A mother of three decided she wanted to be able to defend her children from intruders, just as her own mother had when she was a child. That’s why she bought a gun, as she explained in an op-ed essay Monday in The New York Times.

In the opinion column, “I Wanted to Be a Good Mom. So I Got a Gun,” Bethany Mandel wrote about how an incident when she was a child left her with the need to always be able to protect and defend herself.

When Mandel was a child, she wrote, an intruder tried to enter her bedroom through a window. The young Mandel screamed, and her mother grabbed her gun, loaded it, and said something to the effect of “Bethany, come over here. I don’t want you to get his brain matter on your face,” she wrote.

The would-be intruder backed down and fled the scene.

That moment had a lasting impact on Mandel’s life and has now come full circle.

“While it may seem counterintuitive to those who didn’t grow up around guns,” Mandel wrote, guns are “tools of protection” for empowered women.

“Our side insists that people are the problem, not guns,” she wrote.

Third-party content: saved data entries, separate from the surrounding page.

Context: an optimization exercise on an open-source flow, tuned for small area, a short achievable clock period and few clock cycles. The choices shown serve that exercise and are no tape-out recipe.
Power figures rest on the tool's default switching activity, not on a simulated workload.

## south
// cic_checksum
module cic_checksum (
    input  wire        clk,
    input  wire        rst,           
    input  wire [2:0]  reg_raddr,
    output reg  [31:0] reg_rdata,
    input  wire        reg_we,
    input  wire [2:0]  reg_waddr,
    input  wire [31:0] reg_wdata,
    output wire        mem_req,
    output wire [18:0] mem_addr,
    input  wire [31:0] mem_rdata
);
    localparam [31:0] POLY      = 32'hEDB8_8320;
    localparam [31:0] FP_6101   = 32'h6170_A4A1;
    localparam [31:0] FP_6102   = 32'h90BB_6CB5;
    localparam [31:0] FP_6103   = 32'h0B05_0EE0;
    localparam [31:0] FP_6106   = 32'hACC8_580A;
    localparam [31:0] SEED_6101 = 32'hF8CA_4DDC;    
    localparam [31:0] SEED_6103 = 32'hA388_6759;
    localparam [31:0] SEED_6105 = 32'hDF26_F436;
    localparam [31:0] SEED_6106 = 32'h1FEA_617A;
    function [32:0] add32;
        input [31:0] a, b;
        input        ce;
        reg   [31:0] g, p, p0;
        integer l, i, j;
        begin
            g  = a & b & {32{ce}};
            p0 = a ^ b;
            p  = p0;
            for (l = 0; l < 5; l = l + 1)
                for (i = 0; i < 32; i = i + 1)
                    if (((i >> l) & 1) == 1) begin
                        j = ((i >> l) << l) - 1;
                        g[i] = g[i] | (p[i] & g[j]);
                        p[i] = p[i] & p[j];
                    end
            add32 = {g[31], p0 ^ {g[30:0], 1'b0}};
        end
    endfunction
    function [31:0] inc32;
        input [31:0] a;
        input        c;
        reg   [31:0] q;
        integer i;
        begin
            q[0] = c;
            for (i = 1; i < 32; i = i + 1)
                q[i] = q[i-1] & a[i-1];
            inc32 = a ^ q;
        end
    endfunction
    function gt32;
        input [31:0] a, b;
        reg   [31:0] g, e;
        integer l, i;
        begin
            g = a & ~b;
            e = ~(a ^ b);
            for (l = 0; l < 5; l = l + 1)
                for (i = 0; i < 32; i = i + 1)
                    if (i % (2 << l) == 0) begin
                        g[i] = g[i + (1 << l)] | (e[i + (1 << l)] & g[i]);
                        e[i] = e[i + (1 << l)] & e[i];
                    end
            gt32 = g[0];
        end
    endfunction
    localparam [3:0] S_IDLE = 4'd0, S_CRC = 4'd1, S_VID = 4'd2, S_INIT = 4'd3,
  ...
==> flow/config.mk <==
export PLATFORM = sky130hd
export DESIGN_NAME = cic_checksum
export DESIGN_NICKNAME = cic_checksum
export VERILOG_FILES = /design/flow/design.v
export SDC_FILE = /design/flow/constraint.sdc
export NUM_CORES = 4
export LEC_CHECK = 0
export CAP_MARGIN = 20
export CORE_MARGIN = 2
export CORE_UTILIZATION = 40
export SLEW_MARGIN = 20
==> flow/constraint.sdc <==
create_clock -name core_clock -period 10.0 [get_ports {clk}]
set_input_delay 2.0000 -clock core_clock [delete_from_list [all_inputs] [get_ports {clk}]]
set_output_delay 2.0000 -clock core_clock [all_outputs]
set_load 0.01 [all_outputs]
run.sh (not shown) runs the stock make flow with config.mk's settings and CLKGATE_MAP_FILE= SYNTH_SCRIPT=/design/flow/synth_recipe.tcl, a recipe that flattens the netlist after the stock synthesis.
For east, these inputs were changed with respect to south:
--- a/flow/design.v
+++ b/flow/design.v
@@ -74,18 +74,16 @@
     reg  [18:0] cnt;           
     reg  [1:0]  sub;           
     reg         aux_ph;        
     reg  [4:0]  step;          
     reg         q1_crc, q2_crc;
     reg  [1:0]  q1_sub, q2_sub;
     reg         q1_main, q2_main, q3_main;
     reg  [31:0] d, d2;
-    reg  [31:0] r;             
-    reg         c6;            
     reg  [31:0] t1, t2, t3, t4, t5, t6;
     reg  [31:0] fp;            
     reg  [2:0]  variant;
     reg  [31:0] buf_len;
     reg         st_busy, st_done, st_short;
     wire v5 = (variant == 3'd5);
     wire v3 = (variant == 3'd3);
     wire v6 = (variant == 3'd6);
@@ -146,34 +144,32 @@
         endcase
     end
     wire in_c1  = (state == S_C1);
     wire in_w0l = (state == S_W0L);
     wire ce     = !(in_c1 && !v3);                  
     wire en6    = q2_main || in_c1 || (in_w0l && t4[step]);
     wire [31:0] dz = d & {32{en6}};
     wire [32:0] s6 = add32(t6, dz, ce);
-    wire [63:0] m_dbl = {mem_rdata, mem_rdata};
-    wire [31:0] m_rot = m_dbl[63 - mem_rdata[4:0] -: 32];
+    wire [63:0] dz_dbl = {dz, dz};
+    wire [31:0] r  = dz_dbl[63 - dz[4:0] -: 32];
     wire [32:0] s5 = add32(t5, r, 1'b1);
     wire        gt = gt32(t2, d);
     wire [31:0] t2_term = gt ? r : (s6[31:0] ^ d);
     wire x_d  = q3_main && v5;
     wire x_t5 = (q3_main && !v5) || in_c1;
     wire [31:0] x  = (d & {32{x_d}}) | (t5 & {32{x_t5}});
     wire [32:0] s1 = add32(t1, x ^ d2, ce);
     always @(posedge clk) begin
         case (state)
             S_W1I:        d <= t5;
             S_C0:         d <= v6 ? t6 : (t6 ^ t4);
             S_W1L, S_W0L: d <= {d[30:0], 1'b0};
             default:      d <= mem_rdata;
         endcase
-        r  <= m_rot & {32{q1_main}};
-        c6 <= s6[32] & q2_main;
         if (q2_main)                             d2 <= d;
         else if (state == S_C0 && !v6)           d2 <= t2;
         else if (state == S_W1L && t2[step])     d2 <= d;
         else                                     d2 <= 32'd0;
         q1_crc  <= req_crc;
         q1_sub  <= sub;
         q1_main <= req_main;
         q2_crc  <= q1_crc;
@@ -182,17 +178,17 @@
         q3_main <= q2_main;
         if (q2_crc)
             fp <= crc_next;
         if (state == S_INIT) begin
             t1 <= seed; t2 <= seed; t3 <= seed;
             t4 <= seed; t5 <= seed; t6 <= seed;
         end else begin
             t6 <= (state == S_C0) ? t3 : s6[31:0];
-            t4 <= inc32(t4, c6);
+            t4 <= inc32(t4, s6[32] & q2_main);
             t3 <= t3 ^ dz;
             t5 <= s5[31:0];
             if (q2_main) t2 <= t2 ^ t2_term;
             t1 <= s1[31:0];
         end
         if (rst) begin
             state    <= S_IDLE;
             st_busy  <= 1'b0;
@@ -243,17 +239,17 @@
                         aux_ph <= ~aux_ph;
                         if (aux_ph) cnt <= cnt_inc;
                     end else begin
                         cnt <= cnt_inc;
                     end
                 end
                 S_DRAIN: begin
                     step <= 5'd0;
-                    if (!(q1_main || q2_main || q3_main || c6))
+                    if (!(q1_main || q2_main || q3_main))
                         state <= v6 ? S_W1I : S_C0;
                 end
                 S_W1I: state <= S_W1L;
                 S_W1L: begin
                     step <= step + 5'd1;
                     if (step == 5'd31) state <= S_W1E;
                 end
                 S_W1E: state <= S_C0;
==> results.txt <==
east ends up with a post-synthesis share of cell area spent on and, or, nand and nor gates that is 1.3 points lower than in south.
Looking at number of buffers and inverters on the critical path, east sits above south.
Comparing south against east, there is no change at all in H-tree level count.
Cell area grows by a few percent when moving from south to east.
Core util | east vs south | east higher
Summary: with south as the reference, total power consumption of the routed design in east moved up by more than a quarter.
Between south and east, the flow reports placed standard-cell area increasing by a few percent.
When east is set beside south, its overall global routing resource usage turns out to be 4.2 points larger.
Sequential cell fraction of total power sits lower in east than in south.
Between south and east, sequential cell area in the final layout decreased.
Function was not checked in any run of this note: the RTL went through the layout flow alone.

## afterwards: timing with drivers on the ports
No port has a modelled driver above. Below, the same layouts with a new extraction and two added sets of constraints.
Step 1 sets driving cells, clkbuf_16 on the clock port and buf_2 on the other inputs (assumed; they add their load-dependent delay and slew).
Step 2 times the ports against the registers' clock, not the clock port: input delays grow and output delays shrink by t, the midpoint of the rising clock arrivals with the driver on.
a / b / c = ideal ports / drivers / drivers and shift; a / b = the first two.
| run | shift t [ns] | slack for setup (ns) | worst setup path after step 2 | worst slew at a driven data input, ns | cell pins on the clock port's net |
|---|---|---|---|---|---|
| south | 0.653 | 3.578 / 3.531 / 3.531 | input to output | 0.06 | 1 |
| east | 0.635 | 0.224 / 0.224 / 0.224 | register to register | 0.06 | 1 |
After both steps setup and hold are still met in every run listed. For south, which loses most, drivers alone change the setup slack by -0.047 ns; drivers and shift together by -0.047 ns.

“The fact that there were people crawling through fire escapes in our neighborhood when I was pregnant, it was kind of like a repeat of my experience when I was a kid,” Mandel, a writer and editor, said on the Fox News Channel’s “Fox & Friends” morning show Tuesday, but this time, in New York, “I can’t have a gun.”

So she decided to move to New Jersey, where she said it was “easier” to get a gun.

“After my first child, a daughter, was born, I must have printed the paperwork required to obtain a gun permit in New Jersey a dozen times. Despite what many may think, the process is not simple, nor is it quick,” Mandel wrote.

With the threat of intruders on her own fire escape and death threats online stemming from her opinion column writing, she decided to “finally go through the process of asking friends for letters attesting to my character, obtaining fingerprints and submitting to background checks.”

Mandel said those on the left don’t understand guns and “when those advocating bans don’t even understand the mechanics and basic terminology of guns, it doesn’t inspire confidence.”

“For many, support for gun rights is motivated precisely by our devotion to protecting our kids,” she concluded.